# Can a birational map be completed to a proper map?

Let $$f\colon X\to Y$$ be a birational map of complex algebraic varieties. Are there necessarily open immersions of $$X$$ and $$Y$$ into varieties $$X’$$ and $$Y’$$, resp., which admit a proper morphism $$f’\colon X’\to Y’$$ extending $$f$$?

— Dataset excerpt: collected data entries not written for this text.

[config.mk]
export PLATFORM = sky130hd
export DESIGN_NAME = cache_line_xfer_ctrl
export DESIGN_NICKNAME = d
export VERILOG_FILES = /design/src/rtl/cache_line_xfer_ctrl_pkg.sv /design/src/rtl/cache_xfer_skid_fifo.sv /design/src/rtl/cache_line_xfer_ctrl.sv
export SDC_FILE = /design/constraint.sdc
export NUM_CORES = 1
export LEC_CHECK = 0
export ABC_AREA = 1
export ABC_CLOCK_PERIOD_IN_PS = 25900
export BUFFER_PORTS_ARGS = -buffer_cell sky130_fd_sc_hd__buf_2
export CAP_MARGIN = 20
export CORE_AREA = 2 2 417 419
export DETAILED_ROUTE_END_ITERATION = 8
export DIE_AREA = 0 0 419 421
export GPL_TIMING_DRIVEN = 0
export PLACE_DENSITY_LB_ADDON = 0.1
export SKIP_LAST_GASP = 1
export SLEW_MARGIN = 5
export SYNTH_ARGS = -nofsm -noshare
export SYNTH_HDL_FRONTEND = slang
export SYNTH_SLANG_ARGS = --single-unit
[constraint.sdc]
create_clock -name clk -period 25.9 [get_ports clk]
set_input_delay 2.59 -clock clk [delete_from_list [all_inputs] [get_ports clk]]
set_output_delay 2.59 -clock clk [all_outputs]
set_load 0.03 [all_outputs]
[src/rtl/cache_line_xfer_ctrl_pkg.sv]
// Shared types and default geometry for the cache line transfer controller.
package cache_line_xfer_ctrl_pkg;

    // Data RAM geometry: beats of a line map onto distinct RAM splits.
    localparam int N_DATA_RAM_SPLIT   = 8;
    localparam int BANK_INDEX_WIDTH   = 12;

    localparam int DEF_BEATS          = N_DATA_RAM_SPLIT;
    localparam int DEF_LINE_IDX_WIDTH = BANK_INDEX_WIDTH - $clog2(N_DATA_RAM_SPLIT);
    localparam int DEF_DATA_WIDTH     = 256;

    typedef enum logic [1:0] {
        IDLE  = 2'd0,
        FILL  = 2'd1,
        EVICT = 2'd2,
        DONE  = 2'd3
    } xfer_state_e;

endpackage

[src/rtl/cache_xfer_skid_fifo.sv]
// Two-entry skid buffer holding evict beats read from the data RAM,
// each tagged with whether it is the final beat of the line.
module cache_xfer_skid_fifo #(
    parameter int DATA_WIDTH = 256
) (
    input  logic                  clk,
    input  logic                  rst,
    input  logic                  push,
    input  logic [DATA_WIDTH-1:0] push_data,
    input  logic                  push_last,
    input  logic                  pop,
    output logic [1:0]            count,
    output logic                  head_valid,
    output logic [DATA_WIDTH-1:0] head_data,
    output logic                  head_last
);

    logic [DATA_WIDTH-1:0] data_q [2];
    logic [DATA_WIDTH-1:0] data_d [2];
    logic [1:0]            last_q, last_d;
    logic                  wr_ptr_q, wr_ptr_d;
    logic                  rd_ptr_q, rd_ptr_d;
    logic [1:0]            count_q, count_d;
    logic                  do_pop;

    // Pointer/count update; push and pop in the same cycle are both honoured.
    always_comb begin
        do_pop   = pop && (count_q != 2'd0);
        data_d   = data_q;
        last_d   = last_q;
        wr_ptr_d = wr_ptr_q;
        rd_ptr_d = rd_ptr_q;
        if (push) begin
            data_d[wr_ptr_q] = push_data;
            last_d[wr_ptr_q] = push_last;
            wr_ptr_d         = ~wr_ptr_q;
        end
        if (do_pop) begin
            rd_ptr_d = ~rd_ptr_q;
        end
        count_d = count_q + {1'b0, push} - {1'b0, do_pop};
    end

    // Storage and control registers; payload needs no reset, tags and pointers do.
    always_ff @(posedge clk) begin
        data_q <= data_d;
        if (rst) begin
            last_q   <= '0;
            wr_ptr_q <= 1'b0;
            rd_ptr_q <= 1'b0;
            count_q  <= 2'd0;
        end else begin
            last_q   <= last_d;
            wr_ptr_q <= wr_ptr_d;
            rd_ptr_q <= rd_ptr_d;
            count_q  <= count_d;
        end
    end

    assign count      = count_q;
    assign head_valid = (count_q != 2'd0);
    assign head_data  = data_q[rd_ptr_q];
    assign head_last  = head_valid && last_q[rd_ptr_q];

endmodule

[src/rtl/cache_line_xfer_ctrl.sv]
// Whole-line refill/evict sequencer between the memory-side bus and the
// cache data RAM's memory-controller port.
module cache_line_xfer_ctrl
    import cache_line_xfer_ctrl_pkg::*;
#(
    parameter int BEATS          = DEF_BEATS,
    parameter int LINE_IDX_WIDTH = DEF_LINE_IDX_WIDTH,
    parameter int DATA_WIDTH     = DEF_DATA_WIDTH,
    localparam int BEAT_W        = $clog2(BEATS),
    localparam int CNT_W         = BEAT_W + 1
) (
    input  logic                             clk,
    input  logic                             rst,
    input  logic                             req_valid,
    output logic                             req_ready,
    input  logic                             req_rw,
    input  logic [LINE_IDX_WIDTH-1:0]        req_line_idx,
    input  logic                             fill_valid,
    output logic                             fill_ready,
    input  logic [DATA_WIDTH-1:0]            fill_data,
    output logic                             evict_valid,
    input  logic                             evict_ready,
    output logic [DATA_WIDTH-1:0]            evict_data,
    output logic                             evict_last,
    output logic                             done,
    output logic                             busy,
    output logic                             mc_en,
    output logic                             mc_rw,
    output logic [LINE_IDX_WIDTH+BEAT_W-1:0] mc_bank_index,
    output logic [DATA_WIDTH-1:0]            mc_din,
    input  logic                             mc_ready,
    input  logic [DATA_WIDTH-1:0]            mc_dout
);

    localparam logic [CNT_W-1:0] LAST_BEAT = CNT_W'(BEATS - 1);
    localparam logic [CNT_W-1:0] N_BEATS   = CNT_W'(BEATS);

    xfer_state_e               state_q, state_d;
    logic [LINE_IDX_WIDTH-1:0] line_q, line_d;
    logic [CNT_W-1:0]          wr_beat_q, wr_beat_d;
    logic [CNT_W-1:0]          rd_beat_q, rd_beat_d;
    logic                      inflight_q, inflight_d;
    logic                      inflight_last_q, inflight_last_d;

    logic                      fill_fire;
    logic                      rd_issue;
    logic                      pop;
    logic [2:0]                credit_used;
    logic [1:0]                fifo_count;
    logic                      fifo_valid;
    logic                      fifo_last;
    logic [DATA_WIDTH-1:0]     fifo_data;

    // State and counter registers; reset aborts any transfer in flight.
    always_ff @(posedge clk) begin
        if (rst) begin
            state_q         <= IDLE;
            line_q          <= '0;
            wr_beat_q       <= '0;
            rd_beat_q       <= '0;
            inflight_q      <= 1'b0;
            inflight_last_q <= 1'b0;
        end else begin
            state_q         <= state_d;
            line_q          <= line_d;
            wr_beat_q       <= wr_beat_d;
            rd_beat_q       <= rd_beat_d;
            inflight_q      <= inflight_d;
            inflight_last_q <= inflight_last_d;
        end
    end

    // Next-state and beat-counter logic.
    always_comb begin
        state_d         = state_q;
        line_d          = line_q;
        wr_beat_d       = wr_beat_q;
        rd_beat_d       = rd_beat_q;
        inflight_d      = rd_issue;
        inflight_last_d = rd_issue && (rd_beat_q == LAST_BEAT);
        unique case (state_q)
            IDLE: begin
                if (req_valid) begin
                    line_d    = req_line_idx;
                    wr_beat_d = '0;
                    rd_beat_d = '0;
                    state_d   = req_rw ? FILL : EVICT;
                end
            end
            FILL: begin
                if (fill_fire) begin
                    wr_beat_d = wr_beat_q + 1'b1;
                    if (wr_beat_q == LAST_BEAT) begin
                        state_d = DONE;
                    end
                end
            end
            EVICT: begin
                if (rd_issue) begin
                    rd_beat_d = rd_beat_q + 1'b1;
                end
                if (pop && fifo_last) begin
                    state_d = DONE;
                end
            end
            DONE: begin
                state_d = IDLE;
            end
            default: state_d = IDLE;
        endcase
    end

    // Output decode: handshakes and RAM port driven from the current state.
    always_comb begin
        req_ready   = (state_q == IDLE);
        busy        = (state_q == FILL) || (state_q == EVICT);
        done        = (state_q == DONE);
        fill_ready  = (state_q == FILL) && mc_ready;
        fill_fire   = fill_ready && fill_valid;
        evict_valid = fifo_valid;
        evict_data  = fifo_data;
        evict_last  = fifo_last;
        pop         = fifo_valid && evict_ready;
        // Slots committed after this edge: the beat popped now frees its slot,
        // which is what lets reads stream at one per cycle without overflow.
        credit_used = {1'b0, fifo_count} + {2'b0, inflight_q} - {2'b0, pop};
        rd_issue    = (state_q == EVICT) && (rd_beat_q < N_BEATS) && mc_ready &&
                      (credit_used < 3'd2);
        mc_en       = fill_fire || rd_issue;
        mc_rw       = fill_fire;
        mc_din      = fill_fire ? fill_data : '0;
        if (fill_fire) begin
            mc_bank_index = {line_q, wr_beat_q[BEAT_W-1:0]};
        end else if (rd_issue) begin
            mc_bank_index = {line_q, rd_beat_q[BEAT_W-1:0]};
        end else begin
            mc_bank_index = '0;
        end
    end

    // Read data lands one cycle after issue and is parked in the skid buffer.
    cache_xfer_skid_fifo #(
        .DATA_WIDTH(DATA_WIDTH)
    ) u_skid (
        .clk       (clk),
        .rst       (rst),
        .push      (inflight_q),
        .push_data (mc_dout),
        .push_last (inflight_last_q),
        .pop       (pop),
        .count     (fifo_count),
        .head_valid(fifo_valid),
        .head_data (fifo_data),
        .head_last (fifo_last)
    );

endmodule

• This follows from Nagata's compactification theorem and its relative version (also due to Nagata). Indeed, compactify $Y$ to $Y \hookrightarrow Y'$, wlog integral, and then compactify the morphism $X \to Y'$ to $X' \to Y'$, again wlog $X'$ integral. – R. van Dobben de Bruyn Jul 4 at 20:42
• @R.vanDobbendeBruyn can you make this an answer? – Avi Steiner Jul 4 at 21:41
• @R.vanDobbendeBruyn Do you know if in addition you can require that $f’^{-1}(Y)=X$? I realized that this is what I meant to ask – Avi Steiner Jul 4 at 21:50
• I'm not sure this is possible. Take for instance $X':=\mathrm{Bl}_p \mathbb P^2$, $Y'=Y=\mathbb P^2$ and $f':X'\to Y'$ the natural blow up map. Then defined $X:=X'\setminus \{x\}$ for some point $x$ on the exceptional divisor. Then any extension of $f$ will send the closure of the exceptional divisor to the point $p$. – Henri Jul 4 at 22:15
• You can assert $f'^{-1}(Y) = X$ if and only if the map $f$ you start with is proper. – R. van Dobben de Bruyn Jul 5 at 12:23

This follows from Nagata's compactification theorem [Nag62] and its relative version [Nag63]. Indeed, one may compactify $$Y$$ to get an open immersion $$Y \hookrightarrow Y'$$ with $$Y'$$ proper [Nag62]. Replacing $$Y'$$ by the reduced structure on the closure of $$Y$$, we may assume $$Y'$$ is integral.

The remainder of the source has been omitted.